Provided by gailanng
Categories Dessert
Time 2h4m
Yield 8-10 serving(s)
Number Of Ingredients 15
Steps:
- To make Pecan Praline Powder:
- Prepare a jelly roll pan by lining with foil and buttering the bottom.
- Combine 1/2 cup water with 1/2 cup granulated sugar in a heavy bottomed skillet over high heat and cook until the mixture begins to turn a light caramel color (about 8 minutes). When sugar becomes caramel colored, quickly add 1/2 cup toasted chopped pecans and mix with a wooden spoon until nuts are covered with caramel.
- Take off heat and immediately pour mixture onto the buttered foil-lined jelly roll pan, spreading out the hot sugar-nut mixture. Allow it to cool. Once it cools completely, break it into pieces and pulverize in a food proccesor. Grind it a bit coarsely, so you can see nut bits, but that is a personal preference.
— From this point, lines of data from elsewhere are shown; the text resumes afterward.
===== src/rtl/ple_cell_array.sv =====
// Shifting row of data cells with one indexed read port.
`timescale 1ns / 1ps

module ple_cell_array (
   input  logic                              clock,
   input  ple_pkg::cell_cmd_type             cmd,
   output logic [ple_pkg::DATA_WIDTH-1:0]    rd_data
);

   localparam int CAP   = ple_pkg::CAPACITY;
   localparam int DW    = ple_pkg::DATA_WIDTH;
   localparam int IDX_W = ple_pkg::IDX_W;

   logic [DW-1:0] cell_ff [CAP];
   logic [DW-1:0] cell_in [CAP];

   // each cell picks its own value, the inserted word, or its upper or lower neighbor
   for (genvar i = 0; i < CAP; i++) begin : g_cell
      logic [DW-1:0] from_lower;
      logic [DW-1:0] from_upper;

      if (i == 0) begin : g_first
         assign from_lower = cell_ff[i];
      end else begin : g_mid_lo
         assign from_lower = cell_ff[i-1];
      end

      if (i == CAP - 1) begin : g_last
         assign from_upper = cell_ff[i];
      end else begin : g_mid_hi
         assign from_upper = cell_ff[i+1];
      end

      always_comb begin
         cell_in[i] = cell_ff[i];
         case (cmd.kind)
            ple_pkg::CMD_INSERT: begin
               if (IDX_W'(i) == cmd.slot) begin
                  cell_in[i] = cmd.word;
               end else if (IDX_W'(i) > cmd.slot) begin
                  cell_in[i] = from_lower;
               end
            end
            ple_pkg::CMD_REMOVE: begin
               if (IDX_W'(i) >= cmd.slot) begin
                  cell_in[i] = from_upper;
               end
            end
            default: cell_in[i] = cell_ff[i];
         endcase
      end

      always_ff @(posedge clock) begin
         cell_ff[i] <= cell_in[i];
      end
   end

   // indexed read, registered by the response stage
   assign rd_data = cell_ff[cmd.rd_idx];

endmodule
Set aside. Makes about 2/3 cup.
- To Make Pound Cake: Preheat oven to 300 degree F.
- Grease, flour and sprinkle with finely chopped pecans (1/3 cup untoasted) a 10-inch tube pan.
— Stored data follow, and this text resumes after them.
==> src/rtl/ple_pkg.sv <==
// Shared constants, codes and types of the positional list engine.
`timescale 1ns / 1ps

package ple_pkg;

   // list geometry
   localparam int CAPACITY   = 64;
   localparam int DATA_WIDTH = 32;

   // widths of the word fields on the channels
   localparam int OP_W    = 3;
   localparam int POS_W   = 7;
   localparam int VALUE_W = 32;
   localparam int RD_W    = 32;
   localparam int COUNT_W = 7;

   // internal widths derived from the geometry
   localparam int IDX_W = (CAPACITY > 1) ? $clog2(CAPACITY) : 1;
   localparam int CNT_W = $clog2(CAPACITY + 1);
   localparam int CMP_W = ((CNT_W > POS_W) ? CNT_W : POS_W) + 1;

   // operation codes of a request word
   typedef enum logic [OP_W-1:0] {
      OP_READ     = 3'd0,
      OP_INS_TAIL = 3'd1,
      OP_INS_HEAD = 3'd2,
      OP_INS_POS  = 3'd3,
      OP_REM_HEAD = 3'd4,
      OP_REM_TAIL = 3'd5
   } op_type;

   // what the cell row does this cycle
   typedef enum logic [1:0] {
      CMD_HOLD   = 2'd0,
      CMD_INSERT = 2'd1,
      CMD_REMOVE = 2'd2
   } shift_type;

   // control from the sequencer to the cell row
   typedef struct packed {
      shift_type             kind;
      logic [IDX_W-1:0]      slot;
      logic [DATA_WIDTH-1:0] word;
      logic [IDX_W-1:0]      rd_idx;
   } cell_cmd_type;

endpackage

==> src/rtl/ple_if.sv <==
// Valid/ready channel interfaces for request and response words.
`timescale 1ns / 1ps

interface ple_req_if;
   logic                        valid;
   logic                        ready;
   logic [ple_pkg::OP_W-1:0]    op;
   logic [ple_pkg::POS_W-1:0]   pos;
   logic [ple_pkg::VALUE_W-1:0] value;

   modport source (output valid, output op, output pos, output value, input ready);
   modport sink   (input valid, input op, input pos, input value, output ready);
endinterface

interface ple_rsp_if;
   logic                        valid;
   logic                        ready;
   logic                        ok;
   logic [ple_pkg::RD_W-1:0]    read_value;
   logic [ple_pkg::COUNT_W-1:0] count;
   logic                        is_empty;
   logic                        is_full;

   modport source (output valid, output ok, output read_value, output count,
                   output is_empty, output is_full, input ready);
   modport sink   (input valid, input ok, input read_value, input count,
                   input is_empty, input is_full, output ready);
endinterface

==> src/rtl/ple_ctrl.sv <==
// Request register, operation decode, element count and response register.
`timescale 1ns / 1ps

module ple_ctrl (
   input  logic                           clock,
   input  logic                           reset,
   ple_req_if.sink                        req,
   ple_rsp_if.source                      rsp,
   output ple_pkg::cell_cmd_type          cmd,
   input  logic [ple_pkg::DATA_WIDTH-1:0] rd_data
);

   localparam int DW      = ple_pkg::DATA_WIDTH;
   localparam int IDX_W   = ple_pkg::IDX_W;
   localparam int CNT_W   = ple_pkg::CNT_W;
   localparam int CMP_W   = ple_pkg::CMP_W;
   localparam int RD_W    = ple_pkg::RD_W;
   localparam int COUNT_W = ple_pkg::COUNT_W;

   // request stage
   logic                          s1_valid_ff, s1_valid_in;
   logic [ple_pkg::OP_W-1:0]      s1_op_ff;
   logic [ple_pkg::POS_W-1:0]     s1_pos_ff;
   logic [ple_pkg::VALUE_W-1:0]   s1_value_ff;

   // list state
   logic [CNT_W-1:0]              count_ff, count_in;

   // response stage
   logic                          rsp_valid_ff, rsp_valid_in;
   logic                          rsp_ok_ff;
   logic [RD_W-1:0]               rsp_rd_ff;
   logic [COUNT_W-1:0]            rsp_count_ff;
   logic                          rsp_empty_ff;
   logic                          rsp_full_ff;

   logic                          advance;
   logic                          take_req;
   logic                          op_ok;
   logic                          is_read;
   ple_pkg::shift_type            kind;
   logic [CMP_W-1:0]              slot_x;
   logic [CMP_W-1:0]              pos_x;
   logic [CMP_W-1:0]              cnt_x;
   logic                          full;
   logic                          empty;

   // 1-based position to cell index
   function automatic logic [IDX_W-1:0] slot_of_pos(input logic [CMP_W-1:0] p);
      logic [CMP_W-1:0] s;
      s = p - CMP_W'(1);
      return s[IDX_W-1:0];
   endfunction

   // handshake: the request word moves on when the response slot frees up
   assign advance  = s1_valid_ff && (!rsp_valid_ff || rsp.ready);
   assign req.ready = !s1_valid_ff || advance;
   assign take_req = req.valid && req.ready;

   always_comb begin
      if (take_req) begin
         s1_valid_in = 1'b1;
      end else if (advance) begin
         s1_valid_in = 1'b0;
      end else begin
         s1_valid_in = s1_valid_ff;
      end
      if (advance) begin
         rsp_valid_in = 1'b1;
      end else if (rsp.ready) begin
         rsp_valid_in = 1'b0;
      end else begin
         rsp_valid_in = rsp_valid_ff;
      end
   end

   always_ff @(posedge clock) begin
      if (reset) begin
         s1_valid_ff  <= 1'b0;
         rsp_valid_ff <= 1'b0;
         count_ff     <= '0;
      end else begin
         s1_valid_ff  <= s1_valid_in;
         rsp_valid_ff <= rsp_valid_in;
         count_ff     <= count_in;
      end
   end

   always_ff @(posedge clock) begin
      if (take_req) begin
         s1_op_ff    <= req.op;
         s1_pos_ff   <= req.pos;
         s1_value_ff <= req.value;
      end
   end

   // decode the held request against the current count
   assign pos_x = CMP_W'(s1_pos_ff);
   assign cnt_x = CMP_W'(count_ff);
   assign full  = (count_ff == CNT_W'(ple_pkg::CAPACITY));
   assign empty = (count_ff == '0);

   always_comb begin
      op_ok   = 1'b0;
      is_read = 1'b0;
      kind    = ple_pkg::CMD_HOLD;
      slot_x  = '0;
      case (ple_pkg::op_type'(s1_op_ff))
         ple_pkg::OP_READ: begin
            is_read = 1'b1;
            op_ok   = (pos_x != '0) && (pos_x <= cnt_x);
         end
         ple_pkg::OP_INS_TAIL: begin
            kind   = ple_pkg::CMD_INSERT;
            op_ok  = !full;
            slot_x = cnt_x;
         end
         ple_pkg::OP_INS_HEAD: begin
            kind  = ple_pkg::CMD_INSERT;
            op_ok = !full;
         end
         ple_pkg::OP_INS_POS: begin
            kind   = ple_pkg::CMD_INSERT;
            op_ok  = !full && (pos_x != '0) && (pos_x <= cnt_x + CMP_W'(1));
            slot_x = pos_x - CMP_W'(1);
         end
         ple_pkg::OP_REM_HEAD: begin
            kind  = ple_pkg::CMD_REMOVE;
            op_ok = !empty;
         end
         ple_pkg::OP_REM_TAIL: begin
            kind   = ple_pkg::CMD_REMOVE;
            op_ok  = !empty;
            slot_x = cnt_x - CMP_W'(1);
         end
         default: begin
            op_ok = 1'b0;
         end
      endcase
   end

   // cell row command; only a successful word that moves on changes state
   always_comb begin
      cmd.kind   = (advance && op_ok) ? kind : ple_pkg::CMD_HOLD;
      cmd.slot   = slot_x[IDX_W-1:0];
      cmd.word   = DW'(s1_value_ff);
      cmd.rd_idx = slot_of_pos(pos_x);
   end

   // count after the operation
   always_comb begin
      case (cmd.kind)
         ple_pkg::CMD_INSERT: count_in = count_ff + CNT_W'(1);
         ple_pkg::CMD_REMOVE: count_in = count_ff - CNT_W'(1);
         default:             count_in = count_ff;
      endcase
   end

   // response register
   always_ff @(posedge clock) begin
      if (advance) begin
         rsp_ok_ff    <= op_ok;
         rsp_rd_ff    <= (is_read && op_ok) ? RD_W'(rd_data) : '0;
         rsp_count_ff <= COUNT_W'(count_in);
         rsp_empty_ff <= (count_in == '0);
         rsp_full_ff  <= (count_in == CNT_W'(ple_pkg::CAPACITY));
      end
   end

   assign rsp.valid      = rsp_valid_ff;
   assign rsp.ok         = rsp_ok_ff;
   assign rsp.read_value = rsp_rd_ff;
   assign rsp.count      = rsp_count_ff;
   assign rsp.is_empty   = rsp_empty_ff;
   assign rsp.is_full    = rsp_full_ff;

   // checks
   a_count_bound: assert property (@(posedge clock) disable iff (reset)
      count_ff <= CNT_W'(ple_pkg::CAPACITY))
      else $error("element count above capacity");

   a_rsp_count: assert property (@(posedge clock) disable iff (reset)
      rsp_valid_ff |-> (rsp_count_ff == COUNT_W'(count_ff)))
      else $error("pending response count differs from list count");

   a_fail_zero: assert property (@(posedge clock) disable iff (reset)
      (rsp_valid_ff && !rsp_ok_ff) |-> (rsp_rd_ff == '0))
      else $error("failed response carries a read word");

   a_insert_count: assert property (@(posedge clock) disable iff (reset)
      (cmd.kind == ple_pkg::CMD_INSERT) |=> (count_ff == CNT_W'($past(count_ff) + 1'b1)))
      else $error("insert did not raise the count by one");

   a_stall_hold: assert property (@(posedge clock) disable iff (reset)
      (rsp_valid_ff && !rsp.ready) |=> $stable(count_ff))
      else $error("list changed while the response was stalled");

endmodule
==> src/flat_wrapper.sv <==
// flat-port wrapper written by rule: the top's interface ports become plain ports
module ple_ctrl_flat 
  (clock, reset, cmd, rd_data, req_valid, req_op, req_pos, req_value, req_ready, rsp_valid, rsp_ok, rsp_read_value, rsp_count, rsp_is_empty, rsp_is_full, rsp_ready);
  ple_req_if req_i ();
  ple_rsp_if rsp_i ();
  input  logic clock;
  input  logic reset;
  output ple_pkg::cell_cmd_type cmd;
  input  logic [ple_pkg::DATA_WIDTH-1:0] rd_data;
  input wire logic [$bits(req_i.valid)-1:0] req_valid;
  input wire logic [$bits(req_i.op)-1:0] req_op;
  input wire logic [$bits(req_i.pos)-1:0] req_pos;
  input wire logic [$bits(req_i.value)-1:0] req_value;
  output wire logic [$bits(req_i.ready)-1:0] req_ready;
  output wire logic [$bits(rsp_i.valid)-1:0] rsp_valid;
  output wire logic [$bits(rsp_i.ok)-1:0] rsp_ok;
  output wire logic [$bits(rsp_i.read_value)-1:0] rsp_read_value;
  output wire logic [$bits(rsp_i.count)-1:0] rsp_count;
  output wire logic [$bits(rsp_i.is_empty)-1:0] rsp_is_empty;
  output wire logic [$bits(rsp_i.is_full)-1:0] rsp_is_full;
  input wire logic [$bits(rsp_i.ready)-1:0] rsp_ready;
  assign req_i.valid = req_valid;
  assign req_i.op = req_op;
  assign req_i.pos = req_pos;
  assign req_i.value = req_value;
  assign req_ready = req_i.ready;
  assign rsp_valid = rsp_i.valid;
  assign rsp_ok = rsp_i.ok;
  assign rsp_read_value = rsp_i.read_value;
  assign rsp_count = rsp_i.count;
  assign rsp_is_empty = rsp_i.is_empty;
  assign rsp_is_full = rsp_i.is_full;
  assign rsp_i.ready = rsp_ready;
  ple_ctrl u_core (.clock(clock), .reset(reset), .req(req_i), .rsp(rsp_i), .cmd(cmd), .rd_data(rd_data));
endmodule
==> config.mk <==
export PLATFORM = sky130hd
export DESIGN_NAME = ple_ctrl_flat
export DESIGN_NICKNAME = d
export VERILOG_FILES = /design/src/rtl/ple_pkg.sv /design/src/rtl/ple_if.sv /design/src/rtl/ple_ctrl.sv /design/src/flat_wrapper.sv
export SDC_FILE = /design/constraint.sdc
export NUM_CORES = 1
export LEC_CHECK = 0
export BUFFER_PORTS_ARGS = -buffer_cell sky130_fd_sc_hd__buf_2
export CORE_ASPECT_RATIO = 0.5
export CORE_MARGIN = 2
export CORE_UTILIZATION = 49
export DETAILED_ROUTE_END_ITERATION = 8
export HOLD_SLACK_MARGIN = 0.15
export PLACE_DENSITY = 0.89
export SYNTH_ARGS = -nofsm -noshare
export SYNTH_HDL_FRONTEND = slang
export SYNTH_SLANG_ARGS = --single-unit
==> constraint.sdc <==
create_clock -name clock -period 4.66 [get_ports clock]
set_input_delay 0.932 -clock clock [delete_from_list [all_inputs] [get_ports clock]]
set_output_delay 0.932 -clock clock [all_outputs]
set_load 0.05 [all_outputs]
=== Word level (Yosys, flattened, before mapping) ===
Index checks and enable logic that the tools add are counted.

* Bits in latches: 0
* Bits of input ports: 78
* Output and inout port bits: 90
* Word-level logic and storage cells: 59
* Memories: 0
* Bits in registers: 93
* Memory bits (read-only): 0
* Memory bits (writable): 0

* Shift-type cells: 0
* $lt $le $gt $ge: 2
* Div/mod/pow operators: 0
* Add/subtract/negate cells: 5
* Muxes and demuxes: 10
* Reductions and logical operators: 22
* Equal/unequal tests: 9
* Multipliers: 0
* Bitwise operators: 0

{| class="wikitable"
|+ Operators with widths
! kind !! count
|-
| 6-bit case mux with 3 select lines || 1
|-
| 7-bit equality test, second input constant || 2
|-
| 7-bit logical NOT || 2
|-
| 7-bit case mux with 2 select lines || 1
|-
| 6-bit by 1-bit subtractor with 6-bit output, second input constant || 2
|-
| 7-bit by 1-bit adder with 8-bit output, second input constant || 1
|-
| 7-bit by 8-bit <= comparator with 1-bit output || 1
|-
| 8-bit nonzero test || 1
|-
| 7-bit by 1-bit adder with 7-bit output, second input constant || 1
|-
| 7-bit <= comparator || 1
|-
| 1-bit logical AND || 7
|-
| 7-bit by 1-bit subtractor with 7-bit output, second input constant || 1
|-
| 3-bit by 2-bit equality test with 1-bit output, second input constant || 2
|-
| 3-bit equality test, second input constant || 2
|-
| 1-bit two-way mux || 5
|-
| 1-bit logical NOT || 4
|-
| 1-bit case mux with 4 select lines || 1
|-
| 2-bit case mux with 2 select lines || 1
|-
| 2-bit nonzero test || 2
|-
| 2-bit OR reduction || 2
|-
| 3-bit by 1-bit equality test with 1-bit output, second input constant || 1
|-
| 3-bit logical NOT || 1
|-
| 3-bit OR reduction || 1
|-
| 2-bit by 1-bit equality test with 1-bit output, second input constant || 1
|-
| other kinds (3) || 4
|}

=== Depth between registers and ports, before layout ===
* Depth after elaboration: 10
* Depth in mapped cells: 19
* Gate-level depth less buffers: 19

=== Least setup slack after synthesis ===
OpenSTA, ideal clock, no wires.

* Kind: reg2reg
* Start: register u_core.count_ff[1]
* End: register u_core.rsp_empty_ff (netlist: u_core.rsp.is_empty), data pin
* Setup time: 157 ps
* Path slack: -563 ps
* Buffers on the path: 0
* Arrival: 5067 ps
* Period minus slack after synthesis: 5223 ps
* Required time: 4503 ps
* Stages on the path, launching flop included: 20
* Cells stage by stage: dfxtp_1 -> ha_1 -> nand3_1 -> nor3_1 -> xnor2_1 -> ha_1 -> a21oi_1 -> nand3_1 -> nor2_1 -> o2111ai_1 -> a311oi_1 -> ha_1 -> inv_2 -> fa_1 -> nor2b_1 -> o211a_1 -> o211ai_2 -> xnor2_1 -> inv_1 -> nor3_1

{| class="wikitable"
|+ RTL lines
! element !! RTL line !! source
|-
| start: declaration || ple_ctrl.sv:27 || <nowiki>logic [CNT_W-1:0] count_ff, count_in;</nowiki>
|-
| start signal: assignment || ple_ctrl.sv:85 || <nowiki>count_ff <= count_in;</nowiki>
|-
| end signal: assignment || ple_ctrl.sv:165 || <nowiki>rsp_empty_ff <= (count_in == '0);</nowiki>
|-
| end: declaration || ple_ctrl.sv:34 || <nowiki>logic rsp_empty_ff;</nowiki>
|}

=== Worst setup path in the final report ===
* Start: register u_core.count_ff[1]
* End: register u_core.rsp_empty_ff (netlist: u_core.rsp.is_empty), data pin

* Cells in the longest elaborated chain, start to end: 10
* Elaborated cells on any way between the ends: 19
* Those cells by class: 3 x add/sub; 2 x order compare; 3 x eq/ne; 3 x mux; 8 x reduce/logical

{| class="wikitable"
|+ Ends and longest elaborated chain
! element !! RTL line !! source
|-
| branches (longest 8 deep; another with 7-bit by 1-bit adder with 8-bit output) || n/a ||
|-
| 7-bit case mux with 2 select lines (*) || ple_ctrl.sv:152 || <nowiki>case (cmd.kind)</nowiki>
|-
| named net u_core.count_in[4] || ple_ctrl.sv:27 ||
|-
| 7-bit logical NOT (*) || ple_ctrl.sv:165 ||
|}

Mark *: on every way through the listed nets, which the timed path passes.
A chain may end at the register's enable or synchronous reset.

==> run metrics <==
clk buf depth=2; Final ANT Viol Nets=0; TritonCTS Buffers=9; Die Width=137 um; YS warnings=0; f_max=225 MHz; global router's overall resource usage=0.207; RSZ-0062 raised after global routing=false; Setup Skew=approximately 0.0041 ns; Seq/Total Area, Yosys=0.620; IO Count=168; nets=604; Worst Path Class, Setup=reg2reg; Final Hold Fails=0; Worst EP required=4.84 ns; number of port buffers=167; Yosys cell types=57; vias post-DR=3,234; Rows=24; placed cell area=0.00534 mm2; max-slew violations=0; leading area contributor after synthesis=edfxtp_1; Min Hold Slack=0.547 ns; global-route wire length before repair=15.2 mm; final wirelength=9.88 mm; clk_lat worst skew=about 0.34 ns; crit path max fanout=10; Die Y=70.7 um; final instance area=about 0.0057 mm2; Multi-input gate area=0.00157 mm2; Worst-path clk slew=0.06 ns; Core ar.=0.00868 mm2; Antenna diodes=0; syn_area_per_cell=between 10 and 15 um2; # DRC=0; Hold Path Class=reg2reg; Slew HR=0.365; CP arrival=4.62 ns; Seq cells post-synth=93; fin crit share=0.952; DPL Wire Length=7.41 mm; Peak VDD IR=0.206 mV; top-count cell post-synth=edfxtp_1; WL/cell=between 15 and 20 um; met2 WL=4.91 mm; Register Area=0.00270 mm2; fin util=0.652; # H-tree levels=3; TritonCTS clock tree=built; CP Launch Type=flip-flop; antenna violations before repair=0; met3 wire length=756 um; Placer Congestion=slightly above 0.9; Area contributors post-synth=edfxtp_1, ha_1, and2_1, dfxtp_1, xnor2_1; Post-synth top cells=edfxtp_1, and2_1, ha_1, inv_1, nor2_1; DRT iter0 DRCs=238; # Post-CTS Setup Buffers=0; layout cell share with drive strength beyond 1=0.404; status=finished clean; Initial Util=0.502; vias in the first global route=about 3,200; synthesized instance count=329; MaxCap Viol Count=0; global route overflow=0; layout filler cell count=~680; Pleak=2.38 nW; CTS Sinks=93; post-layout min period=~4.4 ns; area growth from synthesis to layout=29.8%; EDFF count, synth=84; final number of setup-violating endpoints=0; Clock Tree Root=clkbuf_16; drt pass-1 iters=5; top layer in use=met4; Synthesized Nets=431; Via density=5.18; Setup crit end kind=flip-flop; Async SR Flop Fraction=0; largest net degree at the start of global routing=43; Post-synth top flop=edfxtp_1; Least-Margin Pin Slew=0.953 ns; Power Density=353 mW/mm2; die area=0.00971 mm2; Post-Synthesis Cell Area=around 0.0044 mm2; Yosys top cell area share=0.579; Met1 Wirelength=4.00 mm
-- worst max-delay path, cell delays in order, from the launching register on --
cell and delay (ns):
dfxtp_2 0.40, ha_1 0.22, nand3_1 0.13, nor3_1 0.24, xnor2_1 0.17, ha_1 0.31, a21oi_1 0.19, nand3_1 0.11
nor2_1 0.19, o2111ai_1 0.25, a311oi_4 0.33, ha_4 0.25, inv_2 0.06, fa_1 0.43, nor2b_2 0.19, or4_1 0.15
nand3_1 0.09, or3_1 0.42, nor3_1 0.14
-- layout by cell type, fill, tap and decap left out, types with 3 or more instances in the layout --
cell	netlist	layout
buf_2	3	167
edfxtp_1	84	84
and2_1	36	35
ha_1	23	22
inv_1	17	17
nor2_1	16	16
a21oi_1	13	13
xnor2_1	11	10
nand2_1	9	9
nand3_1	9	9
clkbuf_16	0	9
o21ai_0	8	8
dfxtp_1	9	8
nor3_1	7	7
nand2b_1	6	6
nor3b_1	6	6
buf_4	0	5
nor2b_1	5	4
xor2_1	4	4
a211oi_1	4	4
mux2i_1	4	4
nor4b_1	3	3
nand3b_1	3	3
and3_1	3	3
a21o_1	3	3
nand4_1	3	3
clkinv_1	0	3
-- layout make-up --
cell class / count / area share
Clock buffer: 9 / 0.0398
Clock inverter: 7 / 0.0115
Inverter: 18 / 0.0119
Multi-Input combinational cell: 208 / 0.278
Sequential cell: 93 / 0.478
Tap cell: 117 / 0.0259
Timing Repair Buffer: 172 / 0.154
-- report_power, final --
part	internal, W	switching [W]	total, W
combinational	0.0000827	0.000230	0.000313
clock	0.000412	0.000300	0.000711
sequential	0.000955	0.0000179	0.000972
-- path summary, 6_finish.rpt --
kind	to	depth (start not counted)	slack [ns]	startpoint
max	u_core.rsp.is_empty$_DFFE_PP_	18	0.23	u_core.count_ff[1]$_SDFF_PP0_
min	u_core.rsp.valid$_SDFFE_PP0P_	2	0.55	u_core.s1_valid_ff$_SDFFE_PP0P_
max reg2reg	u_core.rsp.is_empty$_DFFE_PP_	18	0.23	u_core.count_ff[1]$_SDFF_PP0_
min reg2reg	u_core.rsp.valid$_SDFFE_PP0P_	2	0.55	u_core.s1_valid_ff$_SDFFE_PP0P_
-- metal layers --
metal / GRT usage / vias to the layer above
li1: - / 1560
met1: 0.251 / 1499
met2: 0.353 / 156
met3: 0.0523 / 19
met4: 0.0893 / 0
met5: 0 / -
-- registers in the layout, summed over array words and instances, names as in the netlist --
register               flops
u_core.count_ff            7
u_core.rsp.count           7
u_core.rsp.is_empty        1
u_core.rsp.is_full         1
u_core.rsp.ok              1
u_core.rsp.read_value     32
u_core.rsp.valid           1
u_core.s1_op_ff            3
u_core.s1_pos_ff           7
u_core.s1_valid_ff         1
u_core.s1_value_ff        32
-- cell families after synthesis --
kind of cell    count (synthesis)  share of synthesized area
flops                          93                      0.620
fa+ha+maj                      24                     0.0707
compound gates                 47                     0.0773
mux                             4                    0.00919
xor+xnor                       15                     0.0302
simple gates                  118                      0.163
buf+inv                        28                     0.0293
-- through the flow --
step,setup TNS (ns),power [W],cells,worst slack [ns]
final,0,0.00200,624,0.225
after global routing,0,0.00207,624,0.0125
after CTS,0,0.00201,624,0.0335
after detailed placement,-0.0190,0.00130,608,-0.0190
after global placement,0,0.00130,608,0.313
after floorplan,0,0.00121,329,0.156
-- what timing repair did --
action                                  in CTS  in global routing
hold buffers                                 0                  0
endpoints found under the setup margin       1                  7
gates resized for setup                      1                  5
pin swaps                                    0                  1
Note: power is estimated with default switching activity, not from simulation.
- Cream together butter, shortening and sugar until fluffy. Blend in eggs one at a time, beating well after each addition.
- Add red food coloring and vanilla extract. In another bowl stir together flour, cocoa powder and baking powder.
- Beat flour mixture in three parts into creamed mixture, alternating with buttermilk. Begin and end with flour. Stir in chocolate chips and Pecan Praline Powder.
- Pour batter into prepared pan. Bake for 1 hour and 15 minutes or until toothpick tests clean. Cool 15 minutes in pan, then invert onto serving plate and allow to cool completely before serving. Dust with cocoa powder or confectioners sugar for a pretty presentation.